— WORK REQUIRED —
Taking the line with "fb_coord_t y1;" as the first and the line with "function automatic rgb_t" as the last, set down exactly every line in that range from the entries below, and no more.

— RECORDED INFORMATION —

File: config.mk
export PLATFORM = sky130hd
export DESIGN_NAME = fb_clear
export DESIGN_NICKNAME = d
export VERILOG_FILES = /design/src/gfx_pkg.sv /design/src/fb_clear.sv
export SDC_FILE = /design/constraint.sdc
export NUM_CORES = 1
export LEC_CHECK = 0
export ABC_CLOCK_PERIOD_IN_PS = 3200
export BUFFER_PORTS_ARGS = -buffer_cell sky130_fd_sc_hd__buf_4
export CAP_MARGIN = 30
export CORE_UTILIZATION = 53
export DETAILED_ROUTE_END_ITERATION = 12
export PLACE_DENSITY = 0.81
export SYNTH_ARGS = -nofsm -noshare
export SYNTH_HDL_FRONTEND = slang
export SYNTH_SLANG_ARGS = --single-unit
export TNS_END_PERCENT = 50
File: constraint.sdc
create_clock -name clk_pix -period 3.2 [get_ports clk_pix]
set_input_delay 0.32 -clock clk_pix [delete_from_list [all_inputs] [get_ports clk_pix]]
set_output_delay 0.32 -clock clk_pix [all_outputs]
set_load 0.1 [all_outputs]
File: src/gfx_pkg.sv
/* shared geometry, types and palette for the line drawing subsystem
   geometry is fixed here, modules take no parameters */
package gfx_pkg;

    localparam int h_active = 128;  // visible pixels per line
    localparam int h_front  = 4;
    localparam int h_sync   = 8;
    localparam int h_back   = 12;
    localparam int h_total  = h_active + h_front + h_sync + h_back;  // 152

    localparam int v_active = 96;  // visible lines per frame
    localparam int v_front  = 2;
    localparam int v_sync   = 2;
    localparam int v_back   = 4;
    localparam int v_total  = v_active + v_front + v_sync + v_back;  // 104

    localparam int fb_width  = 64;
    localparam int fb_height = 48;
    localparam int fb_scale  = 2;  // screen pixels per fb pixel, both axes

    typedef logic signed [8:0] scr_coord_t;  // screen coordinate
    typedef logic [6:0]        fb_coord_t;   // framebuffer coordinate
    typedef logic [11:0]       fb_adr_t;     // row * 64 + column
    typedef logic [3:0]        cidx_t;       // colour index
    typedef logic [3:0]        chan_t;       // one colour channel

    typedef struct packed {
        chan_t red;
        chan_t green;
        chan_t blue;
    } rgb_t;

    typedef struct packed {
        logic    cyc;
        logic    stb;
        logic    we;
        fb_adr_t adr;
        cidx_t   dat;
    } wb_req_t;  // wishbone classic master request

    typedef struct packed {
        fb_coord_t x0;
        fb_coord_t y0;
        fb_coord_t x1;
        fb_coord_t y1;
        cidx_t     cidx;
    } line_cmd_t;

    typedef enum logic [1:0] {seq_idle, seq_clear, seq_ready, seq_draw} seq_state_t;
    typedef enum logic [1:0] {ln_idle, ln_init, ln_walk, ln_done} line_state_t;

    function automatic fb_adr_t fb_addr(fb_coord_t x, fb_coord_t y);
        return fb_adr_t'(y) * fb_adr_t'(fb_width) + fb_adr_t'(x);
    endfunction

    function automatic rgb_t palette(cidx_t cidx);
        case (cidx)
            4'h0:    return 12'h000;  // black
            4'h1:    return 12'h124;  // navy
            4'h2:    return 12'h724;  // plum
            4'h3:    return 12'h085;  // teal
            4'h4:    return 12'ha53;  // brown
            4'h5:    return 12'h655;  // slate
            4'h6:    return 12'hccc;  // light grey
            4'h7:    return 12'hfef;  // off white
            4'h8:    return 12'hf05;  // red
            4'h9:    return 12'hfa0;  // orange
            4'ha:    return 12'hfe2;  // yellow
            4'hb:    return 12'h0e3;  // green
            4'hc:    return 12'h2af;  // sky blue
            4'hd:    return 12'h879;  // lavender grey
            4'he:    return 12'hf7a;  // pink
            default: return 12'hfff;  // white
        endcase
    endfunction

endpackage
File: src/fb_clear.sv
/* writes index 0 to all 3072 framebuffer pixels, two cycles per pixel */
`timescale 1ns/10ps

module fb_clear (
    input  logic             clk_pix,
    input  logic             rst_n,
    input  logic             start,
    output gfx_pkg::wb_req_t wb_out,
    input  logic             wb_ack,
    output logic             done
);
    import gfx_pkg::*;

    logic    busy;
    fb_adr_t adr;

    always_ff @(posedge clk_pix or negedge rst_n) begin
        if (!rst_n) begin
            busy <= 1'b0;
            adr  <= '0;
            done <= 1'b0;
        end else begin
            done <= 1'b0;
            if (start && !busy) begin
                busy <= 1'b1;
                adr  <= '0;  // sweep from the top left
            end else if (busy && wb_ack) begin
                if (adr == fb_adr_t'(fb_width * fb_height - 1)) begin
                    busy <= 1'b0;  // last pixel written
                    done <= 1'b1;
                end else begin
                    adr <= adr + 1'b1;
                end
            end
        end
    end

    // cyc stays up across the sweep, adr advances on ack
    assign wb_out = '{cyc: busy, stb: busy, we: busy, adr: adr, dat: cidx_t'(0)};

endmodule

==> flow_summary.ini, run 1 <==
[logic_synthesis]
synth.distinct_cells = 31
synth_seq_cells = 14
yosysWarnings = 0
synth.area.top_cells = dfrtp_1, buf_4, nand3_1
avgSynthCellArea_um2 = 9.87
synth.largest_area_cell = dfrtp_1
ys.flop_type = dfrtp_1
ys_seq_area_share_pct = 42.7
synth_edf_count = 0
synth_common_cells = dfrtp_1, buf_4, nand2_1, nand3_1
syn_area_um2 = 820
yosysTopAreaCellShare_pct = 42.7
async_flop_share_pct = 100
post-synth-top-count-cell = dfrtp_1
syn_inst = 83

[timing]
setup_viol = 0
max_slew_margin_pct = 49.6
clock.fmax_mhz = 486
period_needed_ns = 2.06
tightestPinTransition_ns = 0.755
hold_ws_ns = 0.348
skew_ns = 0.00231
hold_viol_final = 0
fin_setup_tns_ns = 0
fin_crit_sh_pct = 64.2
rsz0062_at_grt = no
drv_slew = 0

[final_layout]
drive_gt1_share_pct = 28.0
n_antenna_cell = 0
areaGrowthSynthToFinish_pct = 17.6
seq_area_um2 = 350
fill_cells = 115
layoutNonFillerInstCount = 115
fin_nets = 106
multi_input_area_um2 = 398

[worst_setup_path]
path_class = flip-flop to flip-flop
cpLargestDelayFamily = compound AO/OA/AOI/OAI gates
cp.arrival_ns = 2.23
required_ns = 3.37
start_kind = flip-flop
slowest_delay_ns = 0.67
path_buf_inv = 0
cp-end-kind = flip-flop
worstPathMaxFanout = 22
slowest_stage = o311ai_4
path_cells = ha_1 > nand3_1 > o311ai_4 > nor2_1 > a311o_1

[die]
ios = 24
die_h_um = 41.3
start_util_pct = 60.0
dieArea_um2 = 1710
fp.coreArea_um2 = 1370
rows = 13
die_w_um = 41.3

[cts]
cts_root_buf = clkbuf_4
cts_max_path_buffers = 2
cts_buffers = 3
cts_resized = 0
clk_latency_ns = 0.28
numClockSinks = 14
cts_setup_buffers = 0
cts_tree = yes
ctsHtreeMaxLevel = 1
clk_pin_slew_worst_paths_ns = 0.09

[route]
dr_wl_met3_um = 99
via_per_inst = 6.17
drc = 0
drtIter0Drc = 25
routed_wl_mm = 1.65
routedWlPerCell_um = 14.4
dr.max_layer_used = met4
drt_pass1_iterations = 4
wl_met2_um = 725
wl_met1_um = 799
postRouteAntennaNets = 0
vias = 709

[global_route]
grt_start_max_net_pins = 23
grt_pass1_wl_mm = 2.56
grt_pass1_vias = 583
antenna_found_initial = 0
track_usage_pct = 23.5
gr-total-overflow = 0

[run]
maxCapViolations = 0

[placed_design]
placed_cells = 110
io_buffers = 19
place_congestion = 0.776
dp_hpwl_mm = 1.18

[status]
outcome = finished clean

[power]
p_per_area_nw_per_um2 = 713
cellLeakagePower_nw = 0.475
vdd_drop_max_mv = 0.663

[hold_path]
holdCritPathClass = input port to flip-flop
==> cell usage in the layout, fill, tap and decap left out, drive strengths merged, types with 2 or more instances in the layout <==
cell / instances
buf: 19
o21ai: 3
o41ai: 2
clkbuf: 4
a21oi: 3
o311ai: 3
o31ai: 4
nand4: 3
or2: 2
o211ai: 3
inv: 2
or4: 2
and3: 3
nand3: 7
nor3: 4
conb: 4
dfrtp: 14
nand2: 7
==> final timing paths <==
check	cells past startpoint	endpoint	slack [ns]	from
min in group asynchronous	2	adr[5]	0.41	rst_n
setup / recovery	5	adr[4]	1.14	adr[1]
hold / removal	3	done	0.35	wb_ack
max in group asynchronous	2	busy	2.62	rst_n
setup reg to reg	5	adr[4]	1.14	adr[1]
hold reg to reg	1	adr[10]	0.55	adr[10]
==> area by class of cell <==
type / count / area share, %
Clock buffer: 4 / 3.77
Tap cell: 15 / 1.95
Timing Repair Buffer: 20 / 15.8
Sequential cell: 14 / 36.4
Multi-Input combinational cell: 60 / 41.3
Inverter: 2 / 0.779
==> report_power, final <==
group	internal, mW	leakage (nW)	switching (mW)	total (mW)
clock	0.0693	0.0210	0.0596	0.129
combinational	0.0596	0.268	0.258	0.317
sequential	0.200	0.186	0.0406	0.240
total	0.329	0.475	0.358	0.687
==> kinds of logic after synthesis <==
logic type	synth area share, %
AND/OR/NAND/NOR	24.3
other	0.458
flip-flops	42.7
buffers and inverters	10.1
adder cells (fa/ha/maj)	1.53
AO/OA/AOI/OAI	20.9
==> registers in the layout, indices dropped and copies added (netlist names) <==
name,count
done,1
adr,12
busy,1
==> routing by layer <==
layer  GRT usage, %  up-vias
met2           35.5       30
met3           6.38        4
met5              0        -
li1               -      341
met4           12.1        0
met1           30.7      334
==> worst register-to-register path, delay by kind of cell, from the launching register on <==
family / cells / cell delay [ns]
fa+ha+maj: 1 / 0.22
flops: 1 / 0.42
compound gates: 2 / 1.02
simple gates: 2 / 0.30
==> what timing repair did <==
item                                   in CTS  in global routing
endpoints found under the hold margin      14                  0
hold buffers                                1                  0
setup endpoints to repair                   0                  0
==> metrics by stage <==
stage | utilization, % | instance area, µm² | setup WS (ns) | power, mW
4_1_cts | 70.5 | 963 | 1.13 | 0.689
6_report | 70.5 | 963 | 1.14 | 0.687
5_1_grt | 70.5 | 963 | 0.956 | 0.717
3_5_place_dp | 67.1 | 917 | 1.15 | 0.560
3_3_place_gp | 67.1 | 917 | 1.24 | 0.554
2_1_floorplan | - | 831 | 0.807 | 0.504
Power figures use the tool's default switching activity.
==> run 2, diff against run 1 <==
--- a/config.mk
+++ b/config.mk
@@ -5,12 +5,13 @@
 export SDC_FILE = /design/constraint.sdc
 export NUM_CORES = 1
 export LEC_CHECK = 0
-export ABC_CLOCK_PERIOD_IN_PS = 3200
+export ABC_CLOCK_PERIOD_IN_PS = 1850
 export BUFFER_PORTS_ARGS = -buffer_cell sky130_fd_sc_hd__buf_4
 export CAP_MARGIN = 30
-export CORE_UTILIZATION = 53
+export CORE_ASPECT_RATIO = 1.2
+export CORE_UTILIZATION = 44
 export DETAILED_ROUTE_END_ITERATION = 12
-export PLACE_DENSITY = 0.81
+export PLACE_DENSITY = 0.72
 export SYNTH_ARGS = -nofsm -noshare
 export SYNTH_HDL_FRONTEND = slang
 export SYNTH_SLANG_ARGS = --single-unit
==> constraint.sdc (replaced) <==
create_clock -name clk_pix -period 1.85 [get_ports clk_pix]
set_input_delay 0.185 -clock clk_pix [delete_from_list [all_inputs] [get_ports clk_pix]]
set_output_delay 0.185 -clock clk_pix [all_outputs]
set_load 0.1 [all_outputs]
==> run 2 against run 1 <==
Compared with the run above:
- cell area up 11%
- count of clock-buffer cells in the layout unchanged
- critical path depth stayed put
- via count increased by 4.9%
- routed wire length rose by 11%
- sequential power rose by 88%
- hold slack got worse by 0.13 ns
- utilization decreased by 6.9 points
- non-clock buffer count rose by 3
- setup slack worse by 1.0 ns
- cell count up 6.1%
- highest routed layer unchanged
==> flow_summary.ini, run 2 (synthesis gave the netlist of run 1 again) <==
[status]
outcome = finished clean

[cts]
clk_latency_ns = 0.28
clk_pin_slew_worst_paths_ns = 0.09
cts_buffers = 3
cts_max_path_buffers = 2
cts_tree = yes
cts_resized = 0
cts_root_buf = clkbuf_4
numClockSinks = 14
ctsHtreeMaxLevel = 1

[final_layout]
fin_util_pct = 63.6
top_regs = adr x12, busy x1, done x1
fin_nets = 110
n_antenna_cell = 0
drive_gt1_share_pct = 43.3
fill_cells = 143
top_register = adr
final_common_cell = buf_4
layoutNonFillerInstCount = 122
layout_common_cells = buf_4, dfrtp_4, nand2_1, nand3_1
largest_register_ffs = 12
areaGrowthSynthToFinish_pct = 30.5

[timing]
clock.fmax_mhz = 571
fin_crit_sh_pct = 94.7
hold_viol_final = 0
rsz0062_at_grt = no
skew_ns = 0.00914
period_needed_ns = 1.75
drv_slew = 0
setup_viol = 0
setup_slack_ns = 0.0973

[power]
vdd_drop_max_mv = 1.11
cellLeakagePower_nw = 0.480
p_per_area_nw_per_um2 = 1130

[placed_design]
preCtsSetupSlack_ns = 0.0519
place_congestion = 0.723
io_buffers = 19
dp_hpwl_mm = 1.21
placed_cells = 114

[global_route]
use_met2_pct = 30.5
grt_pass1_vias = 638
grt_most_used_layer = met1
use_met1_pct = 30.5
grt_pass1_wl_mm = 2.96
track_usage_pct = 20.6
grt_start_max_net_pins = 16
antenna_found_initial = 0
grt_util_met3_pct = 4.11
gr-total-overflow = 0

[die]
dieArea_um2 = 2040
ios = 24
fp.coreArea_um2 = 1680
die_h_um = 49.3
rows = 16
die_w_um = 41.4
start_util_pct = 48.7

[hold_path]
holdCritPathClass = input port to flip-flop

[worst_setup_path]
cpLargestDelayFamily = compound AO/OA/AOI/OAI gates
required_ns = 2.00
path_cells = nand4b_4 > o311ai_4 > buf_4 > o311ai_0 > o41ai_1
start_kind = flip-flop
slowest_stage = dfrtp_4
cp.arrival_ns = 1.90
path_class = flip-flop to flip-flop
worstPathMaxFanout = 7
cp-end-kind = flip-flop
path_buf_inv = 1
slowest_delay_ns = 0.50

[route]
via_per_inst = 6.10
drc = 0
drt_pass1_iterations = 4
drtIter0Drc = 20
postRouteAntennaNets = 0
routedWlPerCell_um = 15.0
vias = 744
routed_wl_mm = 1.83

[run]
maxCapViolations = 0
## run 2: metrics by stage
stage | TNS, ns | area [µm²] | power [mW] | hold WS, ns
after floorplan | -0.0326 | 905 | 0.922 | -0.111
after global placement | 0 | 1000 | 1.02 | 0.0454
after detailed placement | 0 | 1000 | 1.02 | 0.0462
after CTS | 0 | 1040 | 1.21 | 0.211
after global routing | 0 | 1070 | 1.27 | 0.214
final | 0 | 1070 | 1.21 | 0.221
## run 2: worst paths after layout
check,start,slack [ns],end,cells after the start
min in group asynchronous,rst_n,0.29,adr[6],2
setup / recovery,adr[10],0.1,adr[10],5
hold / removal,wb_ack,0.22,done,3
max in group asynchronous,rst_n,1.37,adr[0],2
setup reg to reg,adr[10],0.1,adr[10],5
hold reg to reg,adr[5],0.57,adr[5],1
## run 2: tightest hold or removal path: stages
cell and delay [ns]:
buf_4 0.14, nand2_1 0.08, nor3_1 0.05
## run 2: what timing repair did
action,in CTS,in global routing
hold endpoints to repair,14,0
hold buffers,1,0
setup buffers,0,2
setup endpoints to repair,0,6
## run 2: layer usage
layer	vias to the layer above	wire length (µm)
li1	352	-
met1	357	790
met2	33	908
met3	2	117
met4	0	12
met5	-	0
## run 2: cell type report
class | count | area, µm² | share of cell area [%]
Tap cell | 18 | 22.5 | 2.11
Inverter | 2 | 7.51 | 0.702
Clock buffer | 4 | 26.3 | 2.46
Timing Repair Buffer | 23 | 175 | 16.4
Multi-Input combinational cell | 61 | 448 | 41.9
Sequential cell | 14 | 390 | 36.5
## run 2: report_power, final
| part | switching [mW] | internal (mW) |
|---|---|---|
| clock | 0.0984 | 0.0836 |
| combinational | 0.454 | 0.124 |
| sequential | 0.0846 | 0.368 |
| total | 0.637 | 0.575 |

— FINISHED EXERCISE —
        fb_coord_t y1;
        cidx_t     cidx;
    } line_cmd_t;

    typedef enum logic [1:0] {seq_idle, seq_clear, seq_ready, seq_draw} seq_state_t;
    typedef enum logic [1:0] {ln_idle, ln_init, ln_walk, ln_done} line_state_t;

    function automatic fb_adr_t fb_addr(fb_coord_t x, fb_coord_t y);
        return fb_adr_t'(y) * fb_adr_t'(fb_width) + fb_adr_t'(x);
    endfunction

    function automatic rgb_t palette(cidx_t cidx);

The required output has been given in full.